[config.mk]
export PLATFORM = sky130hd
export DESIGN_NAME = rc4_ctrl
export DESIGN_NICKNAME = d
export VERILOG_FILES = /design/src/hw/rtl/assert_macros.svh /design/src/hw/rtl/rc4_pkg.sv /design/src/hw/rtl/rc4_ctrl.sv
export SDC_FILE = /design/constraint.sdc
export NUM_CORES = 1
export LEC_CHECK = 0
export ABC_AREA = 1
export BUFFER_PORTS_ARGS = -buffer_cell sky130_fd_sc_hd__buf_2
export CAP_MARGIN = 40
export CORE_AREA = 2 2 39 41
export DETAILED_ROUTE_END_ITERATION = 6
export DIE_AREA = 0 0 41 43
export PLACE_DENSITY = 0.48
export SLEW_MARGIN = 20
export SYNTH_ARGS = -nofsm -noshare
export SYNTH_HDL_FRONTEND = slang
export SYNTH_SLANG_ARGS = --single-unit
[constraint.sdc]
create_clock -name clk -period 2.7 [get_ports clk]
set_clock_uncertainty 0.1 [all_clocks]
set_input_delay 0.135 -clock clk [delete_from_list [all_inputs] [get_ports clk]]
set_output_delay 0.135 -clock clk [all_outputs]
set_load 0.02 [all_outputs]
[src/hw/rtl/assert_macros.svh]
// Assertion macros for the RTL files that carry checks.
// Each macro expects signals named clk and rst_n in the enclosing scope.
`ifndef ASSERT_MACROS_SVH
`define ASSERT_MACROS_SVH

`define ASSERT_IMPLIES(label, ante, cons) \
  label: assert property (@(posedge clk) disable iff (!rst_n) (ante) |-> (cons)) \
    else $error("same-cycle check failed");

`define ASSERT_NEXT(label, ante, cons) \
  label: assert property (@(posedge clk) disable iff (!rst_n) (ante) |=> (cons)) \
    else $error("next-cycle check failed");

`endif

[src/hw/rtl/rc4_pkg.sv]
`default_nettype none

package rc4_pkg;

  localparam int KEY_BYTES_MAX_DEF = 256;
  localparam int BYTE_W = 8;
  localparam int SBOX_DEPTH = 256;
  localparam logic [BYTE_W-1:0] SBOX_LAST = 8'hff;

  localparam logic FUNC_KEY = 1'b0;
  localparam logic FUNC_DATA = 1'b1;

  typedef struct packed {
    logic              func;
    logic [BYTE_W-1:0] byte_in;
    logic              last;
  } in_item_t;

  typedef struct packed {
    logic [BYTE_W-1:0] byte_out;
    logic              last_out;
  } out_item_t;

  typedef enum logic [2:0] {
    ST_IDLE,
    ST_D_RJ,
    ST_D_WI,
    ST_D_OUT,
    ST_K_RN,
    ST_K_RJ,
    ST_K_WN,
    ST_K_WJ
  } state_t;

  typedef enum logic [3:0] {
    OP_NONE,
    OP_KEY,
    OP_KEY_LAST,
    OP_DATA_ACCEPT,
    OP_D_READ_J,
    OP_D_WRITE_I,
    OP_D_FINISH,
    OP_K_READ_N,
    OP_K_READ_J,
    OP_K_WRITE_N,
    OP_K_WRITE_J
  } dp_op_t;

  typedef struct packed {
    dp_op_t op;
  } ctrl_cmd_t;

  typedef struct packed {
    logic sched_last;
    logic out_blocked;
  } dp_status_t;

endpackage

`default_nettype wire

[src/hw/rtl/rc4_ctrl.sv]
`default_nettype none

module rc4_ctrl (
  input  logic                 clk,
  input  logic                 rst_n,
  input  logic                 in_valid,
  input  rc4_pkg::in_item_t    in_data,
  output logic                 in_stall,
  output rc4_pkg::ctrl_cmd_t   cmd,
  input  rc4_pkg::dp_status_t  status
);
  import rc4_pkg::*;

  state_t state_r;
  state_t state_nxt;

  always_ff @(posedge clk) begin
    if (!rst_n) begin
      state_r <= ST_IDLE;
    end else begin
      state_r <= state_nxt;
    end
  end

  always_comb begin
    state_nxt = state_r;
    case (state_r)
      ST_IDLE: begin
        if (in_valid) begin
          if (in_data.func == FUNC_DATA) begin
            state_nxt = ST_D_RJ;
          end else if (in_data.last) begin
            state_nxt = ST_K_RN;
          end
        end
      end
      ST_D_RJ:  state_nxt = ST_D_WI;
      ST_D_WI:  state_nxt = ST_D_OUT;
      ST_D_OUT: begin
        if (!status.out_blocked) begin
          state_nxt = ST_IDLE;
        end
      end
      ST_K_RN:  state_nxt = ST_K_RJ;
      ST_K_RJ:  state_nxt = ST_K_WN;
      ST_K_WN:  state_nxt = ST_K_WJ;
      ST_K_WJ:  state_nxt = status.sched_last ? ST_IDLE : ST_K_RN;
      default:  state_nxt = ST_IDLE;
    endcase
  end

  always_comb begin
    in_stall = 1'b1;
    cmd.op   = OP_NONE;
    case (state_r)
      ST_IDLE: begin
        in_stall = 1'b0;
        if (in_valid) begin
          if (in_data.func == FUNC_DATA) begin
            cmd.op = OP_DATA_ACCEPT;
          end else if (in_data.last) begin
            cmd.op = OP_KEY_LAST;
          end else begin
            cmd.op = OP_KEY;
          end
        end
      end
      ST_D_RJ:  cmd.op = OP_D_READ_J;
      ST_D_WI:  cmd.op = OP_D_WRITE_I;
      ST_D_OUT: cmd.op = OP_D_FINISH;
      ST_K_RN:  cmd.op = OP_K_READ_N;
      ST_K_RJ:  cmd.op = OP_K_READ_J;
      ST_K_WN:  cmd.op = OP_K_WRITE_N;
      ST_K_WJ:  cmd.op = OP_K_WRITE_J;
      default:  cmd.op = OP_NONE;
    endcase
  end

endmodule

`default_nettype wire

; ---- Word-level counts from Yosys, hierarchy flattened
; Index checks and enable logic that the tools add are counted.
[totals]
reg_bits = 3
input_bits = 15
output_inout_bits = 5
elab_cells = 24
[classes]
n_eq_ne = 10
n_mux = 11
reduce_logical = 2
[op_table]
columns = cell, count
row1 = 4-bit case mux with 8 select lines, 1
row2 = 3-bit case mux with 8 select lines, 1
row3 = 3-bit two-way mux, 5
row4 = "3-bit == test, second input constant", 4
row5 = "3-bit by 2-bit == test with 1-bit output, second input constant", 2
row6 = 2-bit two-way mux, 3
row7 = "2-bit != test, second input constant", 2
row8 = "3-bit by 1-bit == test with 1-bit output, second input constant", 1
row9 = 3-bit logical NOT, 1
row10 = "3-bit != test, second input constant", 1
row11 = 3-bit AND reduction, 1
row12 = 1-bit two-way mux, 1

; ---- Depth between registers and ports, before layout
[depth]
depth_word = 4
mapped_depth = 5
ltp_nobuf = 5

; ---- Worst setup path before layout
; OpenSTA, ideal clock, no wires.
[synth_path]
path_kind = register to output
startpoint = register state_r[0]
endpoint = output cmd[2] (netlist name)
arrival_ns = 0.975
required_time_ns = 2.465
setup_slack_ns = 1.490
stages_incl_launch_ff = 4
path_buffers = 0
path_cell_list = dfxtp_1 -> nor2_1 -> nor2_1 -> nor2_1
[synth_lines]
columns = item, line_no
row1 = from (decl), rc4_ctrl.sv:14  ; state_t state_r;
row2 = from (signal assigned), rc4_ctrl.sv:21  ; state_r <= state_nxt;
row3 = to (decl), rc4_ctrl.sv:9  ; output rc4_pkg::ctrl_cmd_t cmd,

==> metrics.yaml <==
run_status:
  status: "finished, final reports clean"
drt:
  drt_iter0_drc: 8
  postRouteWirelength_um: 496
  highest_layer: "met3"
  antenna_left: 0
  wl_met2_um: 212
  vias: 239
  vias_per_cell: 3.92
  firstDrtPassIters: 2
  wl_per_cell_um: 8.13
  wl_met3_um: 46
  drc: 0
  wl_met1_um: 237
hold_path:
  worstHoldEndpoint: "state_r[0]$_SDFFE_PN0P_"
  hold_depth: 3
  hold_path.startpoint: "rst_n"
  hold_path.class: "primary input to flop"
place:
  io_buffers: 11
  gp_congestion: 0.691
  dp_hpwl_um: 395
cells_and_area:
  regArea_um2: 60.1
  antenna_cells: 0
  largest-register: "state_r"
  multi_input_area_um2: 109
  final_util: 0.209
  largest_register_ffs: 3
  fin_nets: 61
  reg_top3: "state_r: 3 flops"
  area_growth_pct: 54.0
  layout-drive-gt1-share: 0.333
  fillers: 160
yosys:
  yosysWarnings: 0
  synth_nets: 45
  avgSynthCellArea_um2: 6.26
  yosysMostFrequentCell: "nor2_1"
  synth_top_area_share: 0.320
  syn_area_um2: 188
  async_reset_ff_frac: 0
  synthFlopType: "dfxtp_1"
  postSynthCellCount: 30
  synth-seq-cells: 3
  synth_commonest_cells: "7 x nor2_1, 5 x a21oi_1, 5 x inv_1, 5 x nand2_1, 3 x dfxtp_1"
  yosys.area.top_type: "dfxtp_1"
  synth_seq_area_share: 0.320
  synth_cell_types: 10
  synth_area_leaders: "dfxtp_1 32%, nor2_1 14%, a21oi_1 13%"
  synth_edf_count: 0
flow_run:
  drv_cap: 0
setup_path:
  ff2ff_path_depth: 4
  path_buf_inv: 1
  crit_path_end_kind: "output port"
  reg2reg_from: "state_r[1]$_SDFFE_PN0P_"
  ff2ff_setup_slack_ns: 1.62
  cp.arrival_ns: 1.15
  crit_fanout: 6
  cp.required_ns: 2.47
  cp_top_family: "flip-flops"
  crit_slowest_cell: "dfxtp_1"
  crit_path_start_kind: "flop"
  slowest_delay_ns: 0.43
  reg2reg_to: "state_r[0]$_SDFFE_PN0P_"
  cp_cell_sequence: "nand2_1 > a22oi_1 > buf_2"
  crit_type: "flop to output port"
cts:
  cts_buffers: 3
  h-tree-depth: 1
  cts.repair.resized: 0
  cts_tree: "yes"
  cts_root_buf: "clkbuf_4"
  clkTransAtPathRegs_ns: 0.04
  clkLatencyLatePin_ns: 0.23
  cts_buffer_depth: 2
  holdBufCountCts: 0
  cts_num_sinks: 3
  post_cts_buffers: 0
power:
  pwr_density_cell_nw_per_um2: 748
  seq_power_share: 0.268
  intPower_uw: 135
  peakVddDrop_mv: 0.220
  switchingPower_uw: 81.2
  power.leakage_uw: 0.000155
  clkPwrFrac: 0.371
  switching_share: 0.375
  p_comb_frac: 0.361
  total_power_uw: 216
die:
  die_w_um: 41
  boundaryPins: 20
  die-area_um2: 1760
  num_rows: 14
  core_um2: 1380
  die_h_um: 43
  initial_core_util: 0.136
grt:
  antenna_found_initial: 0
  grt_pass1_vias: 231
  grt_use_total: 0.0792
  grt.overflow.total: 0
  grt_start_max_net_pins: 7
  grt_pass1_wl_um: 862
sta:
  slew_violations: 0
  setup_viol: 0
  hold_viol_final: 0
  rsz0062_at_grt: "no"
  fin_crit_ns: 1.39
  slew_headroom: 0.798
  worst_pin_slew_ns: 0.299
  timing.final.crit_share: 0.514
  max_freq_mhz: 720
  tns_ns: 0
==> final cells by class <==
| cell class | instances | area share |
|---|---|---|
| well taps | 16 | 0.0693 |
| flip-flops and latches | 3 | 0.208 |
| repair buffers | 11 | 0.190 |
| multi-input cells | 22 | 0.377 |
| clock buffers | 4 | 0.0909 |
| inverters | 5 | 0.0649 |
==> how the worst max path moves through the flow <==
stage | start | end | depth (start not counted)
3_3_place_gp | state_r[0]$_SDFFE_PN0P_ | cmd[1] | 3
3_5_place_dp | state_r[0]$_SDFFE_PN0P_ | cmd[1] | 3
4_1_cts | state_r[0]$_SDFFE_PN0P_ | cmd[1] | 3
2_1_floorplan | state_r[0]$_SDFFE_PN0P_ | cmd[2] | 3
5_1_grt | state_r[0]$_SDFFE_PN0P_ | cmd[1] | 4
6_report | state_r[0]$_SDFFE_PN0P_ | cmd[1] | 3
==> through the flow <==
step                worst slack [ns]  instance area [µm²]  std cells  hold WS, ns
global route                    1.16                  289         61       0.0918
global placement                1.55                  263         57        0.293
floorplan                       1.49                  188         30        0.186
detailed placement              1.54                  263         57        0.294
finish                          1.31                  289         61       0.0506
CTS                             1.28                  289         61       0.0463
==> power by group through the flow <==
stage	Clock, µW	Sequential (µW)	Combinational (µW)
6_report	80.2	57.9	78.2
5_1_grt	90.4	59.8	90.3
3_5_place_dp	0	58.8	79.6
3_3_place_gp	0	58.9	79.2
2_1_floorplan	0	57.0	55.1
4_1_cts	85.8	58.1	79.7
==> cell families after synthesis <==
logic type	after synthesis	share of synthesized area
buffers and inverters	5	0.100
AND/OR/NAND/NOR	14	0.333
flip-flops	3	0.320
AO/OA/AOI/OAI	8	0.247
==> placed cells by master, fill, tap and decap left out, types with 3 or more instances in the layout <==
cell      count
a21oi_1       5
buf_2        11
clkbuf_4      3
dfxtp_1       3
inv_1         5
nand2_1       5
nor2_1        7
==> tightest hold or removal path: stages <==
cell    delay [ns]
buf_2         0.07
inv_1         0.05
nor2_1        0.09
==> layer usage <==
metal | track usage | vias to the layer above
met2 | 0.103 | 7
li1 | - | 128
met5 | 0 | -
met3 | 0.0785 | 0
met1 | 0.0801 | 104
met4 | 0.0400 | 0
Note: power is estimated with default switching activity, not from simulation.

┄┄┄┄┄┄┄┄┄┄

_Task details_:
Transcribe, word for word, the data above from its first line through the line with "export CAP_MARGIN = 40", and include nothing else.

_Answer to this exercise_:
[config.mk]
export PLATFORM = sky130hd
export DESIGN_NAME = rc4_ctrl
export DESIGN_NICKNAME = d
export VERILOG_FILES = /design/src/hw/rtl/assert_macros.svh /design/src/hw/rtl/rc4_pkg.sv /design/src/hw/rtl/rc4_ctrl.sv
export SDC_FILE = /design/constraint.sdc
export NUM_CORES = 1
export LEC_CHECK = 0
export ABC_AREA = 1
export BUFFER_PORTS_ARGS = -buffer_cell sky130_fd_sc_hd__buf_2
export CAP_MARGIN = 40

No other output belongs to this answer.